SPOON is a 501c3. Roughly 30 percent of SPOON’s budget is earned income and the rest comes from corporations such as Nestle, Pfizer, General Mills, and foundations such as Margaret A. Cargill Philanthropies. Cindy currently employs six part-time staff and roughly ten contractors.
Growing up with a brother impacted by significant emotional and learning challenges, Cindy quickly learned what it was to be an underdog. She spent recess protecting him from bullies and went on to spend her childhood and adolescence watching out for those less fortunate, babysitting for kids with disabilities, and working in shelters for runaway and throwaway youth.
Then, as a young woman, Cindy became the vulnerable one, barely able to eat anything without feeling ill. It took her ten years to be properly diagnosed with Celiac disease, but in the interim, she knew enough to connect how she felt to what she ate. Cindy quickly became a self-taught expert in all things wellness and nutrition, and true to her “helper” nature, felt compelled to spread her knowledge. Cindy left her job in a fast-paced advertising agency to start a corporate wellness consulting firm, helping companies to identify and meet the health needs of their employees. Cindy loved the challenge of building something from scratch and getting others to see the value and share the vision. After building a successful organization, she eventually sold it and went on to join a startup company making allergen-free foods as their first hire. After three years, their brand became a national success, and she experienced once again the thrill of building an entrepreneurial vision. Cindy was hooked. Yet, in the big picture of her life, she felt something was missing.

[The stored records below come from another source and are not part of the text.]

### ./constraint.sdc
current_design BRAM_Controller

set clk_period 4.4
set clk_io_pct 0.2

create_clock -name clk0 -period $clk_period [get_ports {clk}]

set non_clock_inputs [all_inputs -no_clocks]
set_input_delay [expr $clk_period * $clk_io_pct] -clock clk0 $non_clock_inputs
set_output_delay [expr $clk_period * $clk_io_pct] -clock clk0 [all_outputs]
### ./design.v
`timescale 1ns / 1ps
module BRAM_Controller(
    input wire clk,
    input wire reset,
    input wire start,
    output reg done_all,
    output reg [5:0] bram_addr_a,
    output reg [63:0] bram_din_a,
    output reg bram_we_a,
    output reg [5:0] bram_addr_b,
    output reg bram_en_b,
    input wire [63:0] bram_dout_b,
    output reg des_start,
    output reg [63:0] des_plain,
    output reg [63:0] des_key,
    input wire [63:0] des_cipher,
    input wire des_done
    );
    localparam IDLE      = 3'd0;
    localparam READ_RAM  = 3'd1;
    localparam WAIT_RAM  = 3'd2;
    localparam START_DES = 3'd3;
    localparam WAIT_DES  = 3'd4;
    localparam WRITE_RAM = 3'd5;
    localparam FINISH    = 3'd6;
    reg [2:0] state;
    wire [63:0] FIXED_KEY = 64'h133457799BBCDFF1;
    always @(posedge clk or posedge reset) begin
        if (reset) begin
            state <= IDLE;
            done_all <= 0;
            bram_we_a <= 0;
            bram_en_b <= 0;
            des_start <= 0;
            bram_addr_a <= 0;
            bram_addr_b <= 0;
            des_plain <= 0;
            des_key <= 0;
            bram_din_a <= 0;
        end else begin
            case (state)
                IDLE: begin
                    done_all <= 0;
                    if (start) state <= READ_RAM;
                end
                READ_RAM: begin
                    bram_addr_b <= 6'd0;
                    bram_en_b <= 1'b1;
                    state <= WAIT_RAM;
                end
                WAIT_RAM: begin
                    bram_en_b <= 1'b0; 
                    state <= START_DES;
                end
                START_DES: begin
                    des_plain <= bram_dout_b; 
                    des_key <= FIXED_KEY;
                    des_start <= 1'b1;
                    state <= WAIT_DES;
                end
                WAIT_DES: begin
                    des_start <= 1'b0;
                    if (des_done) begin
                        state <= WRITE_RAM;
                    end
                end
                WRITE_RAM: begin
                    bram_addr_a <= 6'd1; 
                    bram_din_a <= des_cipher;
                    bram_we_a <= 1'b1;
                    state <= FINISH;
                end
                FINISH: begin
                    bram_we_a <= 1'b0;
                    done_all <= 1'b1;
                end
            endcase
        end
    end
endmodule
### ./config.mk
export PLATFORM = sky130hd
export DESIGN_NAME = BRAM_Controller
export DESIGN_NICKNAME = BRAM_Controller
export VERILOG_FILES = /design/flow/design.v
export SDC_FILE = /design/flow/constraint.sdc
export NUM_CORES = 4
export LEC_CHECK = 1
export CORE_AREA = 10 10 215 215
export DIE_AREA = 0 0 225 225
### ./run.sh
#!/bin/bash
# OpenROAD 26Q1-2900-gdf79404cd8, Yosys 0.63+post, stock flow scripts
make -C /OpenROAD-flow-scripts/flow DESIGN_CONFIG=/design/flow/config.mk WORK_HOME=/design/flow/orfs finish
==> summary.txt <==
run metrics: Remaining DRCs 0, # Post-CTS Setup Buffers 0, clock latency at the later pin of the worst-skew pair 0.44 ns, setup TNS 0 ns, routability-driven placement congestion ratio 0.7502, worst setup path category flip-flop to primary output, vias per cell 3.116, initial antenna violation count 2, status completed, origin of the critical flop-to-flop path state[6], CP max-delay cell clkdlybuf4s50_1, yosys warns 1, maximum level of the CTS H-tree 4, Root Buffer Master clkbuf_16, number of instances in the synthesized netlist 375, r2r worst-path depth 2, worst-margin pin slew 0.7504 ns, Port Buffer Count 302, final std cell area, no fill 9688 sq um, startpoint of the tightest hold check path state[2], RSZ-0062 raised after global routing false, list of most frequent post-synthesis cells 140 x dfrtp_1, 74 x buf_4, 74 x mux2_2, 40 x mux2_4, 14 x mux2_1, via count 3749, slack of the worst reg-to-reg path 2.52 ns, post-synth top area cell dfrtp_1, count of antenna-violating nets left after detailed routing 0, Post-synth ARST share 100.0%, Largest delay share family, worst path buffers and inverters, tally of OpenROAD warnings 25, initial cell density of the core 14.09%, share of the synthesized area in the top cell type 59.54%, Inserted Clock Buffers 17, final-report setup violation count 0, number of I/O pins 340, Std-Cell Rows 75, highest ir drop seen on vdd 246.0 uV, f_max 400.9 MHz, global-route wire length before repair 25080 um, hold-critical path depth 0, setup skew after layout 0.008502 ns, Bufs and invs on worst path 2, CTS tree yes, Die X 225 um, hold path endpoint state[6], origin of the worst setup path des_key[0], area of the synthesized netlist per yosys stat 5884 sq um, time the final worst path needs with I/O delays and setup 2.494 ns, core area 41760 sq um, worst flop-to-flop path endpoint des_plain[57], arrival time at the worst endpoint 1.61 ns, Max clock buf depth 2, yosys cell count 375, initial detailed-routing violation count 126, type of the most critical hold path flip-flop to flip-flop, chip area 50630 sq um, signed area change from the synthesized netlist to the final layout 64.64%, number of flops mapped to enable cells by yosys 0, Cell Area, Placed 9097 sq um, largest net degree at the start of global routing 45, Sequential cell area 3537 sq um, portion of the clock cycle consumed by the worst path in the final layout 56.69%, number of library cell types mapped by synthesis 14, Crit Path Max Fanout 38, total of hold buffers inserted after clock tree synthesis 0, die extent in y 225 um, routed wire length 17370 um, series of cell instances along the critical path buf_4, clkdlybuf4s50_1, most instantiated library cell after synthesis dfrtp_1, Synth Register Bits 141, DP HPWL 13070 um, CP peak stage delay 0.54 ns, Slew HR 49.87%, fraction of final layout cells with drive strength greater than 1 23.83%, final hold viol count 0, mean instance size in the synthesized netlist 15.69 sq um, length of the first detailed-routing pass in iterations 4, drt wl/cell 14.44 um, WP depth 2, sequential-to-total area share from yosys stat 59.98%, required time of the critical path 3.52 ns, final-layout fill cell count 4310, Post-Syn Area 5884 sq um, combinational gate area 1803 sq um, leakage dissipation 4.142 nW, clock transition at the register clock pins on the worst setup and hold paths after CTS 0.06 ns, number of max-slew violations in the final report 0, kind of capture point of the worst setup path primary output, count of cells resized by post-cts repair 0, number of global-route vias before repair 3922, total of max-cap violations 0, Remaining Overflow, GRT 0, commonest register cell after synthesis dfrtp_1, cell types occupying the most area after synthesis dfrtp_1 60%, mux2_2 14%, mux2_4 10%, buf_4 9.4%, mux2_1 2.7%, Clock Sinks 141, global router's overall resource usage 6.531%, total power density per cell area 364.9 nW/um^2, startpoint type of the worst setup path flip-flop
[layer usage]
metal	global-route usage [%]	wire [um]	vias to the layer above	part of all wire, %
met2	9.813	7692	214	44
met4	0.8993	273	4	1.6
li1	-	-	1713	-
met1	7.888	6771	1801	39
met3	4.256	2604	17	15
met5	0	26	-	0.15
[flip-flops by register name, indices dropped and copies added (netlist names)]
register,cells
bram_din_a,64
des_plain,64
state,7
bram_addr_a,1
bram_en_b,1
bram_we_a,1
des_key,1
des_start,1
done_all,1
[cell type report]
class,count,area share (%)
antenna,1,0.02583
clock buffer,18,4.430
clock inverter,14,1.640
inverter,3,0.1550
multi-input combinational,179,18.61
sequential,141,36.51
tap,539,6.961
timing repair buffer,308,31.67
[metrics by stage]
stage	hold WS, ns	power, mW	instances	utilization (%)	setup slack (ns)
6_report	0.3824	3.535	1203	23.20	1.906
5_1_grt	0.4001	3.731	1202	23.19	1.798
4_1_cts	0.3795	3.626	1202	23.19	1.837
3_5_place_dp	0.3638	2.107	1170	21.79	1.833
3_3_place_gp	0.3589	2.104	1170	21.79	1.858
2_1_floorplan	0.3543	1.680	411	-	1.758
[kinds of logic (layout without fill, tap and decap cells)]
family / after synthesis / count (layout) / synth area share, %
other cells: 1 / 38 / 0.06373
simple gates: 12 / 12 / 0.9782
compound gates: 2 / 2 / 0.2551
buf+inv: 91 / 343 / 11.67
flops: 141 / 141 / 59.98
mux: 128 / 128 / 27.05
[cells in the final DEF, fill, tap and decap left out]
cell	Yosys	final
clkbuf_16	0	17
inv_8	0	2
mux2_2	74	74
dfrtp_4	0	2
clkinv_4	0	2
diode_2	0	1
mux2_4	40	40
nor2_1	7	7
mux2_1	14	14
bufinv_16	0	2
inv_1	3	2
or2_2	3	3
buf_4	74	6
inv_6	0	3
clkdlybuf4s50_1	0	302
clkinv_2	0	2
a21o_1	2	2
dfstp_2	1	1
clkbuf_1	0	1
and2_1	2	2
clkinvlp_4	0	4
conb_1	1	37
dfrtp_1	140	138
[worst max path at each step]
| stage | endpoint |
|---|---|
| after CTS | des_key[0] |
| after global routing | des_key[38] |
| final | des_key[38] |
[power breakdown]
| part | internal, mW | switching (mW) |
|---|---|---|
| Sequential | 1.42 | 0.0636 |
| Combinational | 0.461 | 0.121 |
| Clock | 0.846 | 0.622 |
| Total | 2.73 | 0.806 |
Power is estimated from default activity; no workload was simulated.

When Cindy and her husband set out to adopt a baby, they learned about an adoption program in Kazakhstan. During the process of adoption, Cindy met Mishelle, a neighbor who was also in the process of adopting from Kazakhstan. Her child-to-be was a five-year-old girl diagnosed with Cerebral Palsy, so severely disabled that she could barely walk. Nine months later, Cindy received a referral for a “healthy baby boy.” Within minutes of meeting Jadyn, they knew he was not healthy. At six months, he weighed ten pounds and did not have the strength to lift his own head. He was being fed too rapidly to keep up and could not digest the inadequate amounts of formula he was being given. He was diagnosed with failure to thrive and Cindy’s whole life became immediately dedicated to saving his. Meanwhile, Mishelle’s little girl, Bakha, did not have Cerebral Palsy, but vitamin D deficiency-related disabilities, which were easily resolved. Cindy and Mishelle could not help but wonder “what if” for their kids. Cindy started looking for volunteer opportunities but could not find any organizations working to address the critical problem of malnutrition for orphaned children. She co-founded SPOON at that moment, and has directed the organization since.